◆ What you need to do: Copy each line of the material beneath that holds the word "stallD".

____________________

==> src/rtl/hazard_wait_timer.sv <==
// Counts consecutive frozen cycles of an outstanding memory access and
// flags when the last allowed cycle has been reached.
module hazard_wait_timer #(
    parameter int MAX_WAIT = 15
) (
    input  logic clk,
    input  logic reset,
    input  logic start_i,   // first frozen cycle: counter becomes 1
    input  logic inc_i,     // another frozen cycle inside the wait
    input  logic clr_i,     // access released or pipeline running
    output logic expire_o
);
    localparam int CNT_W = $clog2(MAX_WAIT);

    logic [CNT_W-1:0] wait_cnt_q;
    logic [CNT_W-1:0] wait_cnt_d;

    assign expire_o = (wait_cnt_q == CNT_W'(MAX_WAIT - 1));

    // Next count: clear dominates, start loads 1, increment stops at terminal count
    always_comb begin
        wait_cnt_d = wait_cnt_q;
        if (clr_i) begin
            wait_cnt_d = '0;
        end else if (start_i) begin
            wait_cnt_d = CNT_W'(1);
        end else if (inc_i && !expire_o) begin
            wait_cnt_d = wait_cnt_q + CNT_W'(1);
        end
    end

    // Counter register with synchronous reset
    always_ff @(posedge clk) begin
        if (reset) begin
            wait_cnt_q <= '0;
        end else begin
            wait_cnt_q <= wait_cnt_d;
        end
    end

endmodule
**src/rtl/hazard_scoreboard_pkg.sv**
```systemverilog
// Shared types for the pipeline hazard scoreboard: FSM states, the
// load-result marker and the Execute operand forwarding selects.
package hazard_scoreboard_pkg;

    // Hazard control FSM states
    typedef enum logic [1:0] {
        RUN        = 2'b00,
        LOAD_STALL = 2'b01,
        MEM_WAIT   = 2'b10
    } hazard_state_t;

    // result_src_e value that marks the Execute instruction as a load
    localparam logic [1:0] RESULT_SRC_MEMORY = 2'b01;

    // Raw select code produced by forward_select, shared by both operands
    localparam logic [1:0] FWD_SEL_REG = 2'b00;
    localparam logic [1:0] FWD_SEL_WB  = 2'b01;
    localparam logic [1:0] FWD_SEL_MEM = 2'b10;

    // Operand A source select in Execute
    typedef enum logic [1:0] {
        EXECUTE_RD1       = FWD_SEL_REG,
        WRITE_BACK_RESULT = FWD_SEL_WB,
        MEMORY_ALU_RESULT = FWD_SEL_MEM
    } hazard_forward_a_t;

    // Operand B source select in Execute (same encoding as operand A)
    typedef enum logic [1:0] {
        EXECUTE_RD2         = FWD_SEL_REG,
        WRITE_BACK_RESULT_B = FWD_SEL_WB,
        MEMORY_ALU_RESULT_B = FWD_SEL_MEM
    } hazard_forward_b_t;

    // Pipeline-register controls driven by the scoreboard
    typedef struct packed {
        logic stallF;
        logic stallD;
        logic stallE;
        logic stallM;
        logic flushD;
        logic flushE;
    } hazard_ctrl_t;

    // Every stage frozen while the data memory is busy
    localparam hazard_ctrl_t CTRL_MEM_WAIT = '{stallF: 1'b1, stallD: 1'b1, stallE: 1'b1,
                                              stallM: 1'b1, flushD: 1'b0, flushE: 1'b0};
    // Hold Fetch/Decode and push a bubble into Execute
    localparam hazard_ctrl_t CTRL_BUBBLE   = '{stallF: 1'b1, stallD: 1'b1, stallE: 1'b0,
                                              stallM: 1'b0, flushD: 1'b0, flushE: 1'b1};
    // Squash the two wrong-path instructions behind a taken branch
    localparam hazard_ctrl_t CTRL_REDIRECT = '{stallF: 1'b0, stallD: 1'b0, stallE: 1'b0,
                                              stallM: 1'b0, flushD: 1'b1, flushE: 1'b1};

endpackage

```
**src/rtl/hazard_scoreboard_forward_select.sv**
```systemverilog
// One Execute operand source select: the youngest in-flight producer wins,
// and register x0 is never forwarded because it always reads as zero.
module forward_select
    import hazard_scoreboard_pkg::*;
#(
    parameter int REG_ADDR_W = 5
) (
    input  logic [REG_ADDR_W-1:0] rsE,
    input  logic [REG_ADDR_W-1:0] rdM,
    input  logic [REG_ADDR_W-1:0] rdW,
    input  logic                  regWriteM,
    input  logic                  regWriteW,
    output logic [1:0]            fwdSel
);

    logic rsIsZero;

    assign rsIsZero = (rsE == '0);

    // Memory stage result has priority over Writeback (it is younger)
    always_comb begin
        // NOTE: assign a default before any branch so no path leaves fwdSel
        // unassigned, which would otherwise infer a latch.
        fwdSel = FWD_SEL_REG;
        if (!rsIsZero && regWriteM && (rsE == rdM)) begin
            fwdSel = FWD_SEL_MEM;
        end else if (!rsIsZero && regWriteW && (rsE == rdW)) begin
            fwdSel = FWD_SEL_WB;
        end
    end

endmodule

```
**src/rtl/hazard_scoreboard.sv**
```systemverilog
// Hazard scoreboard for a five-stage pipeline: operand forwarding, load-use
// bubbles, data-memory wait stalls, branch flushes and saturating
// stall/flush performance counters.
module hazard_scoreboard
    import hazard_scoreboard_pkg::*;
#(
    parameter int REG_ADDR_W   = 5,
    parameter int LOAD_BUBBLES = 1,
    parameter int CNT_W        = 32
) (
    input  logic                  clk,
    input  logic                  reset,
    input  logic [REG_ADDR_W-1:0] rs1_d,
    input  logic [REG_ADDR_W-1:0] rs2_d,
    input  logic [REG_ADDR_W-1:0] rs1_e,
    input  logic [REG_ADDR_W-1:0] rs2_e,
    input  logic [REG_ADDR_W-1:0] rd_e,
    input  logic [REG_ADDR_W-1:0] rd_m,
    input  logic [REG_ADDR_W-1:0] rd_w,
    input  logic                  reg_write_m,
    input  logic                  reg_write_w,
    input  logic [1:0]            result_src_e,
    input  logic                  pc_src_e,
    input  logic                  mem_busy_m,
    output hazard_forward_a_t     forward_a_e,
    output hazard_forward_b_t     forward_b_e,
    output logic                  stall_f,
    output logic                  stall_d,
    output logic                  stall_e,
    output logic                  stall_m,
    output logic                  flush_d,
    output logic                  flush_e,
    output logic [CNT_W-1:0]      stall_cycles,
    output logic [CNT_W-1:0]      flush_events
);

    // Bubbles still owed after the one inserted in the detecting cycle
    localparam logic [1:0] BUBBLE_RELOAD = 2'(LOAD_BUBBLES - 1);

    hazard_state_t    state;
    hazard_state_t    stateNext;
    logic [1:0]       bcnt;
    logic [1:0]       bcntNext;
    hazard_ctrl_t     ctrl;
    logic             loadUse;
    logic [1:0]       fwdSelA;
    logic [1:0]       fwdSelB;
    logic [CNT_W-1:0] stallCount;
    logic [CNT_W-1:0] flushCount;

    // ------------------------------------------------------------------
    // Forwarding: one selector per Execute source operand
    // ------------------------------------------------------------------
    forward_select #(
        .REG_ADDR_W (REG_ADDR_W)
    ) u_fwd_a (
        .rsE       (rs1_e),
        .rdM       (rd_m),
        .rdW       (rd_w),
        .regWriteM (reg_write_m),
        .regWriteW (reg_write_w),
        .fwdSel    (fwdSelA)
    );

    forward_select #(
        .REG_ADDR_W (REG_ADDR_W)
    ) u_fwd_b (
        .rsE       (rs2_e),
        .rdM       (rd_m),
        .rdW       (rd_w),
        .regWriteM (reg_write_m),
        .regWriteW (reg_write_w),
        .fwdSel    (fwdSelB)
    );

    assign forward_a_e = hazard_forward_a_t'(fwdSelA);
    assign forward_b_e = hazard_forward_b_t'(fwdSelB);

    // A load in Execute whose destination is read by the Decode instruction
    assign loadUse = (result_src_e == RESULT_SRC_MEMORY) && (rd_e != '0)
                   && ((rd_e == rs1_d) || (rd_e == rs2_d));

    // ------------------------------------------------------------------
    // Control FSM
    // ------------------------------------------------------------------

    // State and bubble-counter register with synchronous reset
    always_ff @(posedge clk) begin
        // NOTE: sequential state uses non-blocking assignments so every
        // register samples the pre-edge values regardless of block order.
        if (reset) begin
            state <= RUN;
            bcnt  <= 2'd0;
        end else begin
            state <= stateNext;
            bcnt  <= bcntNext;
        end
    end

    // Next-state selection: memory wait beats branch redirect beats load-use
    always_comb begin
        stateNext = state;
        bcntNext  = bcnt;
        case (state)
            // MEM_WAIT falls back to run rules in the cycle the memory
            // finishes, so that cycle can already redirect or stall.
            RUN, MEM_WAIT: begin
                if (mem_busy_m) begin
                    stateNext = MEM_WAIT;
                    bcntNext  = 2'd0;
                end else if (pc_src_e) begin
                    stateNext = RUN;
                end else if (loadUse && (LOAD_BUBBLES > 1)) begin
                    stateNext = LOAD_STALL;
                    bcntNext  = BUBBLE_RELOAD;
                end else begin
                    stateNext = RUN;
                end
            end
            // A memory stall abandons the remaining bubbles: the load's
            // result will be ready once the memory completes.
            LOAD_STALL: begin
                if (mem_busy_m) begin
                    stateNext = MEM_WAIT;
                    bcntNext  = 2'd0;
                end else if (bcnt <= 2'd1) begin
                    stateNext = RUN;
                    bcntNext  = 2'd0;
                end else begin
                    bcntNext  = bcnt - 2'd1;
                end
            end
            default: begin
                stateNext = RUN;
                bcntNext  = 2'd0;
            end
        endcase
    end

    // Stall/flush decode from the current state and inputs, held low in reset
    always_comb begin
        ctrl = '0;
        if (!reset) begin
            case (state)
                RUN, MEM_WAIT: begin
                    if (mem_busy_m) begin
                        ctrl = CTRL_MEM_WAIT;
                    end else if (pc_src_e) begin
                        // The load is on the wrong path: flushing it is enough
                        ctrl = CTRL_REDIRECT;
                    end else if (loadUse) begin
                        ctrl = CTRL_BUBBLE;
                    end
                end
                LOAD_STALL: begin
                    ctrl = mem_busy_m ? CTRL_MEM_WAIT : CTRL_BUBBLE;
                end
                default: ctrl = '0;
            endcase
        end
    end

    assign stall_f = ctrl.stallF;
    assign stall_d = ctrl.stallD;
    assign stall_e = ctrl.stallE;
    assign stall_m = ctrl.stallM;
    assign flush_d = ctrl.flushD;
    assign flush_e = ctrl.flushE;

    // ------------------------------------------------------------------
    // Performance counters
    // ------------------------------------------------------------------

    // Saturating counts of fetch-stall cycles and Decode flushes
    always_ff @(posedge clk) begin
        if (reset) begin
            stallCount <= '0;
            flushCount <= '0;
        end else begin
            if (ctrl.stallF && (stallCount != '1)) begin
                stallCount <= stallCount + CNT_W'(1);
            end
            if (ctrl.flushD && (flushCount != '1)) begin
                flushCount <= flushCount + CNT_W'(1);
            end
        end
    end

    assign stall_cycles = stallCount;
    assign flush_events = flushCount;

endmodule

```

____________________

◆ Answer for this exercise:
        logic stallD;
    localparam hazard_ctrl_t CTRL_MEM_WAIT = '{stallF: 1'b1, stallD: 1'b1, stallE: 1'b1,
    localparam hazard_ctrl_t CTRL_BUBBLE   = '{stallF: 1'b1, stallD: 1'b1, stallE: 1'b0,
    localparam hazard_ctrl_t CTRL_REDIRECT = '{stallF: 1'b0, stallD: 1'b0, stallE: 1'b0,
    assign stall_d = ctrl.stallD;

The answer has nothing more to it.